--- START ---

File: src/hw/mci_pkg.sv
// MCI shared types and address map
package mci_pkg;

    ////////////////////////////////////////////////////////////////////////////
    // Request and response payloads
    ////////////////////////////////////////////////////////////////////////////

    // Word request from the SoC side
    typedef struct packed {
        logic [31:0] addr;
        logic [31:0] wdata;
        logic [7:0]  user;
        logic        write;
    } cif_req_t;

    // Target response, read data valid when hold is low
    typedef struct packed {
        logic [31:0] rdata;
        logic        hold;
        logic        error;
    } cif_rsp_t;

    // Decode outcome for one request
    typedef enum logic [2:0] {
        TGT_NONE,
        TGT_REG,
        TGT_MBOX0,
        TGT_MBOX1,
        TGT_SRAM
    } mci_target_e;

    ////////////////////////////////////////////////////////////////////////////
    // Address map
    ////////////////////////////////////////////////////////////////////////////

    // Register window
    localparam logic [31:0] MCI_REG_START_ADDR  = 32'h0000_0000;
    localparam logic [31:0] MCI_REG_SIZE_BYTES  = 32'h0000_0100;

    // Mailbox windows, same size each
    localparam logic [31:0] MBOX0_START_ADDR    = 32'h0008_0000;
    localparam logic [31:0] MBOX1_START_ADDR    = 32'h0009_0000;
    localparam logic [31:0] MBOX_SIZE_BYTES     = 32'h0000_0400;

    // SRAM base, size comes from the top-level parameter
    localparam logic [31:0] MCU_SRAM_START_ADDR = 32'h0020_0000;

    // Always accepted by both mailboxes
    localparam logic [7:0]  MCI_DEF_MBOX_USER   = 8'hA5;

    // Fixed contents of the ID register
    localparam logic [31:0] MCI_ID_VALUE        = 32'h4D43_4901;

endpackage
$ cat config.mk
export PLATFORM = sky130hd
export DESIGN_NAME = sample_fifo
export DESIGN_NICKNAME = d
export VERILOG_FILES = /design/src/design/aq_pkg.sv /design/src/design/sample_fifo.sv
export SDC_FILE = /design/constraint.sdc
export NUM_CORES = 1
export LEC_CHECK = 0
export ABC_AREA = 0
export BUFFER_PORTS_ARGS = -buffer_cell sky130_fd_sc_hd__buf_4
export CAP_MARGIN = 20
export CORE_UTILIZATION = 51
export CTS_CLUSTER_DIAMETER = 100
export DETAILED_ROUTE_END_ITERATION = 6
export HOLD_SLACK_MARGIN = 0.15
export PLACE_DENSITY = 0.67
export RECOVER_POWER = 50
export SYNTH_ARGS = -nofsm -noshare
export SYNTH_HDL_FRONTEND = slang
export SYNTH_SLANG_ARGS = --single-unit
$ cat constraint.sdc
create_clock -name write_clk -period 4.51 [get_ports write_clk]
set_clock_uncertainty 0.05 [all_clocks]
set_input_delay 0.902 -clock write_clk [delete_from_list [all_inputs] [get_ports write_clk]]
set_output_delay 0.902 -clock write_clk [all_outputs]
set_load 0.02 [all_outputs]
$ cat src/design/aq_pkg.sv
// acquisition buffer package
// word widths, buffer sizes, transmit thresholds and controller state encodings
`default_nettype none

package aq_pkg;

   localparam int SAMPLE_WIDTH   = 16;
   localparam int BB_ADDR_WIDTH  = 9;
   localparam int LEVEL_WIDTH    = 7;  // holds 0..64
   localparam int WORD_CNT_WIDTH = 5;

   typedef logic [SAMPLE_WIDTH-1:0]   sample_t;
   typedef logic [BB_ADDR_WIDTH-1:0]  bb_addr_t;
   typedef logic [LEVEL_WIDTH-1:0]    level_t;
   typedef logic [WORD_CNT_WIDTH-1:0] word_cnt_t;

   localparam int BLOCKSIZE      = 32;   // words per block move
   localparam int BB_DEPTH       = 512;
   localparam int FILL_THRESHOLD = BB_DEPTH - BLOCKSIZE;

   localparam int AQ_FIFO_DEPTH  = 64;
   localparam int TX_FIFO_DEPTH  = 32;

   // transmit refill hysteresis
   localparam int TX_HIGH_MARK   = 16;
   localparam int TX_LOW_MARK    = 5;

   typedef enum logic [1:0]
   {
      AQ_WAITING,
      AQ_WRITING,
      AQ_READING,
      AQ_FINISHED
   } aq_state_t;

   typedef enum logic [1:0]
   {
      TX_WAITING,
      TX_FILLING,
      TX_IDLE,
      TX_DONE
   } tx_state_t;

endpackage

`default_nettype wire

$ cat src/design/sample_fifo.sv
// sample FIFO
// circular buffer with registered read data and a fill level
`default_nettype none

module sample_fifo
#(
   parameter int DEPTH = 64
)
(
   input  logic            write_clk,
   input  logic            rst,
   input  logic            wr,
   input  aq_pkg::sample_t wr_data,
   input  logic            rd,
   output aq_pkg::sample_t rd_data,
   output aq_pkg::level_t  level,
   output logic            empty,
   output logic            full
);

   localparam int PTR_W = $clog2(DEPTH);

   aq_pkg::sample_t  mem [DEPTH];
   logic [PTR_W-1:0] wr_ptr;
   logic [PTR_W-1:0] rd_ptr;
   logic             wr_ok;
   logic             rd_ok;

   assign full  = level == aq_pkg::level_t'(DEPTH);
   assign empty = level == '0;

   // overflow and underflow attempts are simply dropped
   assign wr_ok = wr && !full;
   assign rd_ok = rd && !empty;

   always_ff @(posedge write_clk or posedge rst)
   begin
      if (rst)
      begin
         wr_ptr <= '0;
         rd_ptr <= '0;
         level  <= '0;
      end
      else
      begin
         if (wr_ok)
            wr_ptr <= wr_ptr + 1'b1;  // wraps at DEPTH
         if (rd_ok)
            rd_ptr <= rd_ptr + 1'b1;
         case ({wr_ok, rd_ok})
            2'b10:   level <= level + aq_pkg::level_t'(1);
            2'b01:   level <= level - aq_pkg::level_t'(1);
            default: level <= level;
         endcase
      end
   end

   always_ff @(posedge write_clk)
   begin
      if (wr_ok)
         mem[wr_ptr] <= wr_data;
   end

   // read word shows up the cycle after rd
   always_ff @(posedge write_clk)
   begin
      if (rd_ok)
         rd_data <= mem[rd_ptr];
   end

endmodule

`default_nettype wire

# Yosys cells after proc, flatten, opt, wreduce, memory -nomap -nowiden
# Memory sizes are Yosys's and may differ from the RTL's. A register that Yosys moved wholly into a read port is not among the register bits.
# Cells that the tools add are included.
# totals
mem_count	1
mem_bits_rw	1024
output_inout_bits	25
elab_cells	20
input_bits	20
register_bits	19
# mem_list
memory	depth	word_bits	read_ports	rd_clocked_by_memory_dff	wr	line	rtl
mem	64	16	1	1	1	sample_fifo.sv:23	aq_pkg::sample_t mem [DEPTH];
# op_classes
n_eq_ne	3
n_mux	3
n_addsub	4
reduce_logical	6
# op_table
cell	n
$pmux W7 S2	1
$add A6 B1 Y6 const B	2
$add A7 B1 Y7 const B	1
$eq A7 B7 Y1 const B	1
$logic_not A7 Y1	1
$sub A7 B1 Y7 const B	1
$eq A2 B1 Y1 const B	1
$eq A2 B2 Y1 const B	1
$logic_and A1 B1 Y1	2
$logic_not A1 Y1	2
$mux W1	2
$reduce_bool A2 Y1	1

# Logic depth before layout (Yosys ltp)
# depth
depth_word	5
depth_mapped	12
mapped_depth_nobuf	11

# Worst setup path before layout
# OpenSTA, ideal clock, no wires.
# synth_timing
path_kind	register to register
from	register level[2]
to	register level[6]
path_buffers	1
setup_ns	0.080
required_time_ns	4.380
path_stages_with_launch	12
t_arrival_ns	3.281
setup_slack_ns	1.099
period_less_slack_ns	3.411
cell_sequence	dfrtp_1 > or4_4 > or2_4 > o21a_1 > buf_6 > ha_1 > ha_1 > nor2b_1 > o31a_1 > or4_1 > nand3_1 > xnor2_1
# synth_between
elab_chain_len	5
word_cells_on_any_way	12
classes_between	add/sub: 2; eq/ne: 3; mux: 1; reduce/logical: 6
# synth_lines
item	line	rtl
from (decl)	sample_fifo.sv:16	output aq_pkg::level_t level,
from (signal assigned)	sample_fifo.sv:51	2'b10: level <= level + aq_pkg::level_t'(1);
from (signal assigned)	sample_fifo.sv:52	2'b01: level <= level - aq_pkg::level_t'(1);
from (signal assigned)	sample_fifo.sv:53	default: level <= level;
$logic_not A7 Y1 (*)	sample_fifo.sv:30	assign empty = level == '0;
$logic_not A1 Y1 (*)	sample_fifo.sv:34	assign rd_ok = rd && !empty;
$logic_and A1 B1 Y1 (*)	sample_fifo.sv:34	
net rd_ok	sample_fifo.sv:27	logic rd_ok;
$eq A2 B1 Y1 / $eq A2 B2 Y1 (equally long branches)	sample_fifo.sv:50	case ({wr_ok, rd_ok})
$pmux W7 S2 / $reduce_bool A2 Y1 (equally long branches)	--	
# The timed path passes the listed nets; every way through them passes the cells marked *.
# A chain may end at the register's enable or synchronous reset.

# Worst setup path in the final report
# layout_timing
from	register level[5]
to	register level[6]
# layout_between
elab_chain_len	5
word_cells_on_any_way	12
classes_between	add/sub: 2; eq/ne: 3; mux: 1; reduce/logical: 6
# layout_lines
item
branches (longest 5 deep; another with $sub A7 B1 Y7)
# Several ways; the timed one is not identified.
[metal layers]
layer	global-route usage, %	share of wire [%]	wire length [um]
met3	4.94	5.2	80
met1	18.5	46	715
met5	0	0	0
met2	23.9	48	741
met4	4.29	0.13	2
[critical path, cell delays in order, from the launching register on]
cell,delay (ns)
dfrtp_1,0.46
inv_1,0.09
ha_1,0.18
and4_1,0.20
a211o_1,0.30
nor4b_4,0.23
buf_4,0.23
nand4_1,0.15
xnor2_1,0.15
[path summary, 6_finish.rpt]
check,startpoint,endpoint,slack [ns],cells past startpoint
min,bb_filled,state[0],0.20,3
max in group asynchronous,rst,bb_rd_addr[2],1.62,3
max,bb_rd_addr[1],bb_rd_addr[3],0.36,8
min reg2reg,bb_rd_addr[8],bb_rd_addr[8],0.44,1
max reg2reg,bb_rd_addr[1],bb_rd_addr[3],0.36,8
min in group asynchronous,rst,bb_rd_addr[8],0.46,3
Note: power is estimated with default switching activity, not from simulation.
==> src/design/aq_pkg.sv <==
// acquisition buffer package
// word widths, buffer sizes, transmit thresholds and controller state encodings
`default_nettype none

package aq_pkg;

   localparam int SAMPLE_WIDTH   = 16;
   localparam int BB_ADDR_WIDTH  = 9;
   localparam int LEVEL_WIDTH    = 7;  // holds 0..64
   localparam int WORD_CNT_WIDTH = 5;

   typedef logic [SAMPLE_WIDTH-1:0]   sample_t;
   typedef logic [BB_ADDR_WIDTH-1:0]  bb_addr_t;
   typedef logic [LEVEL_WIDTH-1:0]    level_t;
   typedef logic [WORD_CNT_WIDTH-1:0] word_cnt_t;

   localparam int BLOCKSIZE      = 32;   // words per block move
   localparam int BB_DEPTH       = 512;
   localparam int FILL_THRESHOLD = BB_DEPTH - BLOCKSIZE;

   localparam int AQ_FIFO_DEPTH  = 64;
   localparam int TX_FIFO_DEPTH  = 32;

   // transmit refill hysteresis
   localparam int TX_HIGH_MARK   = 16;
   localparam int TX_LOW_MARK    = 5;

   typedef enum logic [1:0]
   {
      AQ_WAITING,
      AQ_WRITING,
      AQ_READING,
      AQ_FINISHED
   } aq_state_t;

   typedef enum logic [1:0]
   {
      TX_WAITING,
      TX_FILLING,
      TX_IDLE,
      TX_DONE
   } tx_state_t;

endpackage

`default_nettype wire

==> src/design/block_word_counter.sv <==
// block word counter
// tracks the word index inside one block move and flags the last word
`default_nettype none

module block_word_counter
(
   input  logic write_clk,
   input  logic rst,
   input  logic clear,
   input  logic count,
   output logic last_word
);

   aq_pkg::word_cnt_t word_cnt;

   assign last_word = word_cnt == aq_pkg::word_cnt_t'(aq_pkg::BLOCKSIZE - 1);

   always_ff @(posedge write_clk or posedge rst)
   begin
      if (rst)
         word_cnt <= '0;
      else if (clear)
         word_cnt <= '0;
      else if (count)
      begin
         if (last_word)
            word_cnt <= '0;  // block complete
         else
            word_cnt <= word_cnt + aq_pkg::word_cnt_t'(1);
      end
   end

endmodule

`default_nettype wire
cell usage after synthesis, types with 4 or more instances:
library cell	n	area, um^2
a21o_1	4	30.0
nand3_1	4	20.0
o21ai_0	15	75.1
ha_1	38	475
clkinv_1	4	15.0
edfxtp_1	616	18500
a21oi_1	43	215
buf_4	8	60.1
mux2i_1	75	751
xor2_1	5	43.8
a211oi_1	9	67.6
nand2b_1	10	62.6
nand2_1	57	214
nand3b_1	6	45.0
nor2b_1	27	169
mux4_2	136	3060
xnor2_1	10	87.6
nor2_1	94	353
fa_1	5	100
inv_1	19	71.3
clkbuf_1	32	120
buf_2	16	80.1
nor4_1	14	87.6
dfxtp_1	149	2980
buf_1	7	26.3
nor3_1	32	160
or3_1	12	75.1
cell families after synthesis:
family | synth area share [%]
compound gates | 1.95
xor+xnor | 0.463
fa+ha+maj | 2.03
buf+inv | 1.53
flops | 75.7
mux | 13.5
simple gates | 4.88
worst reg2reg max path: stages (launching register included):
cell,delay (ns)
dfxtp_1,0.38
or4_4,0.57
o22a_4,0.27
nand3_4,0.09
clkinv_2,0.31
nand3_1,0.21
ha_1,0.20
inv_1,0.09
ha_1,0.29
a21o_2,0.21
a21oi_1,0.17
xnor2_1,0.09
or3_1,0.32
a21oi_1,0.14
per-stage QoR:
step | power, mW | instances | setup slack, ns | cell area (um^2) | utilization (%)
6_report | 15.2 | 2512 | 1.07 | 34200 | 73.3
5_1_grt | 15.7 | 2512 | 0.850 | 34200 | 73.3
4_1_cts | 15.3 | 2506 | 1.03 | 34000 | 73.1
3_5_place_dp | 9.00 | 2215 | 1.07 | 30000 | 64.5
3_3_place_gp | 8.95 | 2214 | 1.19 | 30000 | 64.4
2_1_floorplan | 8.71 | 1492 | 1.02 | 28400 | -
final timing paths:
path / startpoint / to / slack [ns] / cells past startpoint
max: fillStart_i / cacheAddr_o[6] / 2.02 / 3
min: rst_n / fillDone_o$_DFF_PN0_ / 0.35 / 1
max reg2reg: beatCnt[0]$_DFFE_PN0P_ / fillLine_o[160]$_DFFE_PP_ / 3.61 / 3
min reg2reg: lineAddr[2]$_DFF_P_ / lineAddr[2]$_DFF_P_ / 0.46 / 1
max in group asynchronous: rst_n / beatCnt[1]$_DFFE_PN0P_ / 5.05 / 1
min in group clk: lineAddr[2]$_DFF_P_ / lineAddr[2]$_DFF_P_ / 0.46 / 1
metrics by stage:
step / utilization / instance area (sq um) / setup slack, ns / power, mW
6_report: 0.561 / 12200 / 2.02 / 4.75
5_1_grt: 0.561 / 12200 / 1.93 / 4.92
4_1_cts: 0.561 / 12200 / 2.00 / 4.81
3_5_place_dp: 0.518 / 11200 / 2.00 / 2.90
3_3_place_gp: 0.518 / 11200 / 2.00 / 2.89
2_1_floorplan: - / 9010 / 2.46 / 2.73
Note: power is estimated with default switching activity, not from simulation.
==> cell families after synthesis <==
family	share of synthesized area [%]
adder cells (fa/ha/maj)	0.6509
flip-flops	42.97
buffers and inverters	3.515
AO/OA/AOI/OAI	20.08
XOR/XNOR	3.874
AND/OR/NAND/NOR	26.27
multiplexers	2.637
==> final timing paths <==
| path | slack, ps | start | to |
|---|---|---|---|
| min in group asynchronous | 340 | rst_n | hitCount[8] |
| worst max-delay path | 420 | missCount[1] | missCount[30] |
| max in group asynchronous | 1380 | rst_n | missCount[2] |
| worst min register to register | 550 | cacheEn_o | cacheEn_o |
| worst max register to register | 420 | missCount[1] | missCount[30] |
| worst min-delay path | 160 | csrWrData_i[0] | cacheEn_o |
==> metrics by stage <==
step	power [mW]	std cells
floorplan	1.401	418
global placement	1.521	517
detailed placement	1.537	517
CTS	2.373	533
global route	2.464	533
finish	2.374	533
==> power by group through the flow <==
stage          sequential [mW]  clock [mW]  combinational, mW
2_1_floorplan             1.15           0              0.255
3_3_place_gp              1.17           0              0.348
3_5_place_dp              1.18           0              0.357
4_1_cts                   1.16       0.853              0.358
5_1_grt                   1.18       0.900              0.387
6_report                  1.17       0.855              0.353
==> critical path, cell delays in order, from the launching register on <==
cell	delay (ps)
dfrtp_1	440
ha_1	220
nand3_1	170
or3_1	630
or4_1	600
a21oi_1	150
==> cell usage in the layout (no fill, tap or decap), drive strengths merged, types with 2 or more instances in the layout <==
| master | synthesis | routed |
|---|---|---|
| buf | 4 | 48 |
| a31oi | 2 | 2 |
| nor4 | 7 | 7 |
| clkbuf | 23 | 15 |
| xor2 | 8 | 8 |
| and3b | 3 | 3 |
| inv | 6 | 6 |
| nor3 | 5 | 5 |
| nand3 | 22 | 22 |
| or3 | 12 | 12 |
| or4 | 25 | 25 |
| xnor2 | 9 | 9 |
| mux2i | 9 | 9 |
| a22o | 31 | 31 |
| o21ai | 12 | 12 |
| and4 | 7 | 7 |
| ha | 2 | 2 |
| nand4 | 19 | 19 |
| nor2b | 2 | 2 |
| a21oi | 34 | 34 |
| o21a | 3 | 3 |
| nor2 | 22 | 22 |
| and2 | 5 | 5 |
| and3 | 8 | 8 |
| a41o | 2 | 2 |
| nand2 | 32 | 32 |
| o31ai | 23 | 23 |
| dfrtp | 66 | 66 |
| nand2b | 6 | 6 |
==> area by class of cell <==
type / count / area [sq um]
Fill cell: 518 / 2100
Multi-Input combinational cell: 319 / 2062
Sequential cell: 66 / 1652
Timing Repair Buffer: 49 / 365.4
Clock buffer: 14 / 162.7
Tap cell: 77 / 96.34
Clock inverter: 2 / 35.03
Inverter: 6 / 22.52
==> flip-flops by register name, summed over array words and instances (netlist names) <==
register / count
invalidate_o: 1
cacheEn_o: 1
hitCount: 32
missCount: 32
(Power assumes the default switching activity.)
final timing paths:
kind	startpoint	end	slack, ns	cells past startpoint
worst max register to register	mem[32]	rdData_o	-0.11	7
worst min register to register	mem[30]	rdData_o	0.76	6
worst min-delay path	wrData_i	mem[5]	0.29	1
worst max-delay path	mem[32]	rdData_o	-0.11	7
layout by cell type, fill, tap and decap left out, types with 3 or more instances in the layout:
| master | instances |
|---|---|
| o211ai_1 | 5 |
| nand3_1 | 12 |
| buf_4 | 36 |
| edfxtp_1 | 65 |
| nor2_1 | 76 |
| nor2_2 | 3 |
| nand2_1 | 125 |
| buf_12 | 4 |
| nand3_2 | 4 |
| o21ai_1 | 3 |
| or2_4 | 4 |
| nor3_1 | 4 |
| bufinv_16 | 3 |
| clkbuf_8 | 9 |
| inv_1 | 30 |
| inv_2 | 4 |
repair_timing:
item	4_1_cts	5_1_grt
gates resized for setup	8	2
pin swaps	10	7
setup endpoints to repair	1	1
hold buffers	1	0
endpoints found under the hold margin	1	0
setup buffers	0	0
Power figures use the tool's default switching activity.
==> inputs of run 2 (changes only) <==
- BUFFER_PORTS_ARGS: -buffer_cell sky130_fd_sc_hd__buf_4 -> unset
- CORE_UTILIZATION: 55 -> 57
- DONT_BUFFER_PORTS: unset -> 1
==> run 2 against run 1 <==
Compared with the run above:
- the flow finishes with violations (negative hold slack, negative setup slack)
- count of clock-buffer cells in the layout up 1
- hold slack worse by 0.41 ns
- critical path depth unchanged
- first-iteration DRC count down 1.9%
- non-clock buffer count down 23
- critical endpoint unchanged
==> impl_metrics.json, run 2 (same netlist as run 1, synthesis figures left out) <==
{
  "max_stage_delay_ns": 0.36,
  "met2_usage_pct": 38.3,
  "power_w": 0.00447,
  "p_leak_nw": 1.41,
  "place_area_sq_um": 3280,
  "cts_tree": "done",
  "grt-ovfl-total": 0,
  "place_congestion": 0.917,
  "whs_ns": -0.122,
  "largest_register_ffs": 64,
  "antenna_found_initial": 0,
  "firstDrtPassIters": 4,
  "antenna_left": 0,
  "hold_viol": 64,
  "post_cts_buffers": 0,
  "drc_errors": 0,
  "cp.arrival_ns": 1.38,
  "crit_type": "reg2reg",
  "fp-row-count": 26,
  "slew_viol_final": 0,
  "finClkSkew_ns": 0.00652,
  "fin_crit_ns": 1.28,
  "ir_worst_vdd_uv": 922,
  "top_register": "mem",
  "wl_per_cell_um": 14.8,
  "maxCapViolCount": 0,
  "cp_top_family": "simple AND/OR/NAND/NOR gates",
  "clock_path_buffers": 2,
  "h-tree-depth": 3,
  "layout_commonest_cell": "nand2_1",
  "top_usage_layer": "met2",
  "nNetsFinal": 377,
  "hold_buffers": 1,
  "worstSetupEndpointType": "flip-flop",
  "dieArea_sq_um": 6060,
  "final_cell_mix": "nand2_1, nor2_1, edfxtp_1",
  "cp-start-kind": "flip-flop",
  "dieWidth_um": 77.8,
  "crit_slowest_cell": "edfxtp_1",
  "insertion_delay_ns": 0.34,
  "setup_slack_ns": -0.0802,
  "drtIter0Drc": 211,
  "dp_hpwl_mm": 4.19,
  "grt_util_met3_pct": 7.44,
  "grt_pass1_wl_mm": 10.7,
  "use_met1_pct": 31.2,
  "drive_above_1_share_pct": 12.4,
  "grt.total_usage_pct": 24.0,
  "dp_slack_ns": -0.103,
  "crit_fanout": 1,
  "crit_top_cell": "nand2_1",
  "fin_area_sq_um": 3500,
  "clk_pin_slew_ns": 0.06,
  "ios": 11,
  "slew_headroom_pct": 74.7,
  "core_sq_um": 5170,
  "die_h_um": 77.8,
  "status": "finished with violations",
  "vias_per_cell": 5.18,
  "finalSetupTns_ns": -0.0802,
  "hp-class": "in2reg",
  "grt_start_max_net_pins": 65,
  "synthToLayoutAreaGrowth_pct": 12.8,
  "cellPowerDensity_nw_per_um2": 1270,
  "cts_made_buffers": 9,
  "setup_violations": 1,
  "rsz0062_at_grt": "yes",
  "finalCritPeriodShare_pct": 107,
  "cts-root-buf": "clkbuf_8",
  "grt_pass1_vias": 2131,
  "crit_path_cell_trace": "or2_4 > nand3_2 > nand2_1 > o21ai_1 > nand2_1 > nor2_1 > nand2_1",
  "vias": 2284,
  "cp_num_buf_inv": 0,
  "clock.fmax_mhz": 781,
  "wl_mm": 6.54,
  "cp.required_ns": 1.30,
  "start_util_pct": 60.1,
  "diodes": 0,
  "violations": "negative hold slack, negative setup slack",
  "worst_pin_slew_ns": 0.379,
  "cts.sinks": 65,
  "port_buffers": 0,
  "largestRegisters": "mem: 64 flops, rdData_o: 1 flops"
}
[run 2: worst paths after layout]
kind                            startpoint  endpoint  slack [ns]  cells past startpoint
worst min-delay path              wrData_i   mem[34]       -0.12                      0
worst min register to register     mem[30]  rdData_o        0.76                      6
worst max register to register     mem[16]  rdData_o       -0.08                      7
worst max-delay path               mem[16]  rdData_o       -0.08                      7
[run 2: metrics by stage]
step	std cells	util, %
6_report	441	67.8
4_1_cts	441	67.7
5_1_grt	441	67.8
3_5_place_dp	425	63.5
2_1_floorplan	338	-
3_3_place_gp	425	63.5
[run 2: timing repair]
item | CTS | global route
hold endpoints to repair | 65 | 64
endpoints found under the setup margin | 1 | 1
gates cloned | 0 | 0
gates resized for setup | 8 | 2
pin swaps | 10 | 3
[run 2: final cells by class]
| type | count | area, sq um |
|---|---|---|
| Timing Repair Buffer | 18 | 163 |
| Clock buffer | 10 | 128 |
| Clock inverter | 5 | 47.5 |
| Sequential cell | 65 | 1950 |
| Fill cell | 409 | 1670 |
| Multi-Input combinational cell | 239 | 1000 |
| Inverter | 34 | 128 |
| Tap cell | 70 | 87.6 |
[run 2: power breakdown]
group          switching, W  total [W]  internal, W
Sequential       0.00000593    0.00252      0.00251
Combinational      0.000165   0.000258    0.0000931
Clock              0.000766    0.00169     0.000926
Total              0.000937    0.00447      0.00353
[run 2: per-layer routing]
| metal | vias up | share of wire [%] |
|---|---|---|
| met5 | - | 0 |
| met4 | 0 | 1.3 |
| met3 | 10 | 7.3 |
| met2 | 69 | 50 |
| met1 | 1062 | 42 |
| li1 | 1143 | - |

--- END ---

Please copy, exactly as written, every line in the listing above from the line with "[metal layers]" up to and including the line with "min in group asynchronous,rst,bb_rd_addr[8],0.46,3".

[YOUR RESPONSE]
[metal layers]
layer	global-route usage, %	share of wire [%]	wire length [um]
met3	4.94	5.2	80
met1	18.5	46	715
met5	0	0	0
met2	23.9	48	741
met4	4.29	0.13	2
[critical path, cell delays in order, from the launching register on]
cell,delay (ns)
dfrtp_1,0.46
inv_1,0.09
ha_1,0.18
and4_1,0.20
a211o_1,0.30
nor4b_4,0.23
buf_4,0.23
nand4_1,0.15
xnor2_1,0.15
[path summary, 6_finish.rpt]
check,startpoint,endpoint,slack [ns],cells past startpoint
min,bb_filled,state[0],0.20,3
max in group asynchronous,rst,bb_rd_addr[2],1.62,3
max,bb_rd_addr[1],bb_rd_addr[3],0.36,8
min reg2reg,bb_rd_addr[8],bb_rd_addr[8],0.44,1
max reg2reg,bb_rd_addr[1],bb_rd_addr[3],0.36,8
min in group asynchronous,rst,bb_rd_addr[8],0.46,3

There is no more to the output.